写真エッセイ&工房「木馬」

日々の身近な出来事や想いを短いエッセイにのせて、 瀬戸内の岩国から…… 
  茅野 友

晒(さらし)でマスク

2020年04月18日 | 生活・ニュース

 安倍首相は16日、新型コロナウイルスの感染拡大を受けて、先般発令していた「緊急事態宣言」の対象地域をやっと全国に拡大した。

 私が住んでいるのは小さな地方の町とはいいながら、コロナがいつ我が身に襲ってくるかは分からない。街にちょっとした買い物に行っても、マスク姿の人ばかり。市販の安いマスクでは、数回洗濯をすれば、ふにゃふにゃとなるが、それさえも今では手に入らない。

 それならば自分で作ってやろうと思い、奥さんにマスクに適した布を出してもらった。

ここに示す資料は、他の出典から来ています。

This is an optimization exercise on Yosys and OpenROAD, whose aim is small area, a short achievable clock period and few clock cycles, not a production implementation.

==> job 9769 <==
==> flow/design.v <==
module tsc_sponge (
    input  wire         clk,
    input  wire         rst,         
    input  wire         cmd_valid,
    output wire         cmd_ready,
    input  wire [1:0]   cmd_op,      
    input  wire [7:0]   din_len,     
    input  wire [485:0] din,         
    output wire [485:0] dout,        
    output wire         absorbed     
);
    localparam N    = 729;
    localparam RATE = 243;
    localparam K    = 2;           
    localparam F    = 1;           
    localparam B    = 13;           
    function [1:0] trot(input [1:0] a, input [1:0] c);
        begin
            case (c)
                2'd1:    trot = {a[0], ~(a[0] | a[1])};    
                2'd2:    trot = {~(a[0] | a[1]), a[1]};    
                default: trot = a;
            endcase
        end
    endfunction
    function [1:0] tadd_port(input [1:0] a, input [1:0] b);
        tadd_port = trot(a, b[1] ? 2'd0 : b[0] ? 2'd2 : 2'd1);
    endfunction
    reg  [2*N-1:0] st;
    reg            abs_flag;
    reg            busy;
    reg            rdy;           
    reg  [4:0]     cnt;
    reg  [1:0]     rm;            
    wire has_data = (din_len != 8'd0);
    wire perm_cmd = (cmd_op == 2'd1) || (cmd_op == 2'd3) ||
                    (cmd_op == 2'd2 && (has_data || !abs_flag));
    wire add_en   = !busy && (cmd_op == 2'd1 || (cmd_op == 2'd2 && has_data));
    wire [2*N*(K+1)-1:0] stage;
    genvar g, i;
    generate
        for (i = 0; i < RATE; i = i + 1) begin : g_abs
            wire take = (cmd_op == 2'd1) || (i < din_len);
            wire pad  = (cmd_op != 2'd1) && (i == din_len);
            assign stage[2*i +: 2] = !add_en ? st[2*i +: 2] :
                                     take    ? tadd_port(st[2*i +: 2], din[2*i +: 2]) :
                                     pad     ? trot(st[2*i +: 2], 2'd2) : st[2*i +: 2];
        end
        assign stage[2*N-1:2*RATE] = st[2*N-1:2*RATE];
        for (g = 0; g < K; g = g + 1) begin : g_rnd
            wire [1:0]     rr = (rm + g) % 3;
            wire [2*N-1:0] sub;
            wire [2*N-1:0] so;
            tsc_sub u_sub (.s(stage[2*N*g +: 2*N]), .t(sub));
            for (i = 0; i < N; i = i + 1) begin : g_scr
                localparam integer J = (i * 376 + 1) % N;
                if (J % 27 == 0) begin : g_c
                    wire [1:0] c = (rr + (J / 27) % 3) % 3;
                    assign so[2*J +: 2] = trot(sub[2*i +: 2], c);
                end else begin : g_p
                    assign so[2*J +: 2] = sub[2*i +: 2];
                end
            end
            assign stage[2*N*(g+1) +: 2*N] = so;
        end
    endgenerate
    wire accept = cmd_valid && !busy;
    always @(posedge clk) begin
        if (rst) begin
            st       <= {2*N{1'b0}};
            abs_flag <= 1'b0;
            busy     <= 1'b0;
            rdy      <= 1'b1;
            cnt      <= 5'd0;
            rm       <= 2'd0;
        end else if (busy) begin
            st <= stage[2*N*K +: 2*N];
            rm <= (rm + K) % 3;
            if (cnt == B - 1) begin
                busy <= 1'b0;
                rdy  <= 1'b1;
                cnt  <= 5'd0;
                rm   <= 2'd0;
            end else begin
                cnt <= cnt + 5'd1;
            end
        end else if (accept) begin
            if (cmd_op == 2'd0) begin
                st       <= {2*N{1'b0}};
                abs_flag <= 1'b0;
            end else if (perm_cmd) begin
                st <= stage[2*N*F +: 2*N];
                if (add_en)
                    abs_flag <= 1'b1;
                busy <= 1'b1;
                rdy  <= 1'b0;
                rm   <= F % 3;
            end
        end
    end
    assign cmd_ready = rdy;
    assign absorbed  = abs_flag;
    generate
        for (i = 0; i < RATE; i = i + 1) begin : g_out
            assign dout[2*i +: 2] = {st[2*i+1], st[2*i] | st[2*i+1]};
        end
    endgenerate
endmodule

生地の種類を聞いてみると「晒」だという。手に取ってみると透けて見える真っ白な布である。厚みを出すためには何枚も重ねて作る必要がある。ネットで選んだ型紙を布に写し取り晒を切っていく。中央部を膨らませるためなだらかな円弧に切っていった。

 2階に上がり、母が使っていたミシンに向かって縫っていく。布を切り始めてから1時間が経ったころ、試作1号品が完成した。測ってみると縦10cm、横幅が16cmのものであるが、顔に掛けてみると安倍首相がしているマスクと同じで、少し小さいものとなった。

 奥さんに見せると、小さすぎて今一つ評価がよくない。気を取り直して、一回り大きなものを作ることにした。市販の物を参考に型紙を作り布を切り取り、再度ミシンの前に座る。2度目なので勝手知ったやり方で、直ぐに作り終えた。今度は奥さんから合格を頂き「私もお父さんと同じものを作って欲しいわ」と言わしめた。裁縫の腕前に少し鼻を膨らませる。

 為せば成る。後日、安倍さんが送ってくれるという「アベノマスク」を座して待つことはない。コロナ禍で家に閉じこもっている中、自分で出来ることは自分でやるという自給自足的な生き方をしてみた。